OBJECTIVE: Barlow's disease remains challenging to repair, given the complex valvular morphology and lack of quantitative data to compare techniques. Although there have been recent strides in exvivo evaluation of cardiac mechanics, to our knowledge, there is no disease model that accurately simulates the morphology and pathophysiology of Barlow's disease. The purpose of this study was to design such a model.METHODS: To simulate Barlow's disease, a cross-species exvivo model was developed. Bovine mitral valves (n=4) were sewn into a porcine annulus mount to create excess leaflet tissue and elongated chordae. A heart simulator generated physiologic conditions while hemodynamic data, high-speed videography, and chordal force measurements were collected. The regurgitant valves were repaired using nonresectional repair techniques such as neochord placement.RESULTS: The model successfully imitated the complexities of Barlow's disease, including redundant, billowing bileaflet tissues with notable regurgitation.

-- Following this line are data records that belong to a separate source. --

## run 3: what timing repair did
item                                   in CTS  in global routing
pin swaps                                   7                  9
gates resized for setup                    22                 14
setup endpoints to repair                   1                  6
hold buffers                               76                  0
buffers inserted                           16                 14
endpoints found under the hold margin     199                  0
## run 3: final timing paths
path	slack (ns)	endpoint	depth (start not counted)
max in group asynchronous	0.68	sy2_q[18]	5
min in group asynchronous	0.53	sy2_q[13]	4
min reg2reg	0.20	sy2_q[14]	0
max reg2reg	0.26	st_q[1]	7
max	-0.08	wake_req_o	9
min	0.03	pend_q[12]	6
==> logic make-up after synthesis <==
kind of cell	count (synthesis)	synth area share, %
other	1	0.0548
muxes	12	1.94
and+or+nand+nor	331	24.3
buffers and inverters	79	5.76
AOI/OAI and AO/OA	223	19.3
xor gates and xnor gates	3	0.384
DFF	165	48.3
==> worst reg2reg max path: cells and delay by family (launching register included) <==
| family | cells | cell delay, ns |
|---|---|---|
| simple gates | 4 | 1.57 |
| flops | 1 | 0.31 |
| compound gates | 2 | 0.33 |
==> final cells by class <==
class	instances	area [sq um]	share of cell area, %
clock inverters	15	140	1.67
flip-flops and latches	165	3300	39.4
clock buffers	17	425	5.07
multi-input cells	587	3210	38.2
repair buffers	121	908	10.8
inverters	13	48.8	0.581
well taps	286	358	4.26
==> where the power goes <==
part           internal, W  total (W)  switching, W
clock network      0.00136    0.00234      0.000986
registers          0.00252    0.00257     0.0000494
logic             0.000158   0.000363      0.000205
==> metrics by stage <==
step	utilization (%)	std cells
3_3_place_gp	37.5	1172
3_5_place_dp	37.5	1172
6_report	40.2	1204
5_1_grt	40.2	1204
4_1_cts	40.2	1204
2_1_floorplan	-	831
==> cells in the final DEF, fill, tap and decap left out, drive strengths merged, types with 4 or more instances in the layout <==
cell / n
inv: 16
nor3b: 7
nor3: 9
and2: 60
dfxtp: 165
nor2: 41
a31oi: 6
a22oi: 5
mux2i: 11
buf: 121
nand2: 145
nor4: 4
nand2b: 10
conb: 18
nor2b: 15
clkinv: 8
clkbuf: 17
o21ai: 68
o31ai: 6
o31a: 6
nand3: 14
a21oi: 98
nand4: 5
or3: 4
==> config.mk <==
export PLATFORM = sky130hd
export DESIGN_NAME = qpm_serial_port
export DESIGN_NICKNAME = d
export VERILOG_FILES = /design/src/logic/qpm_pkg.sv /design/src/logic/qpm_serial_port.sv /design/src/logic/qpm_sync.sv
export SDC_FILE = /design/constraint.sdc
export NUM_CORES = 1
export LEC_CHECK = 0
export BUFFER_PORTS_ARGS = -buffer_cell sky130_fd_sc_hd__buf_2
export CORE_MARGIN = 2
export CORE_UTILIZATION = 57
export CTS_CLUSTER_DIAMETER = 120
export DETAILED_ROUTE_END_ITERATION = 6
export HOLD_SLACK_MARGIN = 0.12
export PLACE_DENSITY = 0.84
export SYNTH_ARGS = -nofsm -noshare
export SYNTH_HDL_FRONTEND = slang
export SYNTH_SLANG_ARGS = --single-unit
==> constraint.sdc <==
create_clock -name ref_clk -period 3.95 [get_ports ref_clk]
set_input_delay 0.9875 -clock ref_clk [delete_from_list [all_inputs] [get_ports ref_clk]]
set_output_delay 0.9875 -clock ref_clk [all_outputs]
set_load 0.03 [all_outputs]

After repair, hemodynamic data confirmed reduction of mitral leakage volume (25.9±2.9 vs 2.1±1.8mL, P<.001) and strain gauge analysis revealed lower primary chordae forces (0.51±0.17 vs 0.10±0.05N, P<.001). In addition, the maximum rate of change of force was significantly lower postrepair for both primary (30.80±11.38 vs 8.59±4.83N/s, P<.001) and secondary chordae (33.52±10.59 vs 19.07±7.00N/s, P=.006).CONCLUSIONS: This study provides insight into the biomechanics of Barlow's disease, including sharply fluctuating force profiles experienced by elongated chordae prerepair, as well as restoration of primary chordae forces postrepair. Our disease model facilitates further in-depth analyses to optimize the repair of Barlow's disease.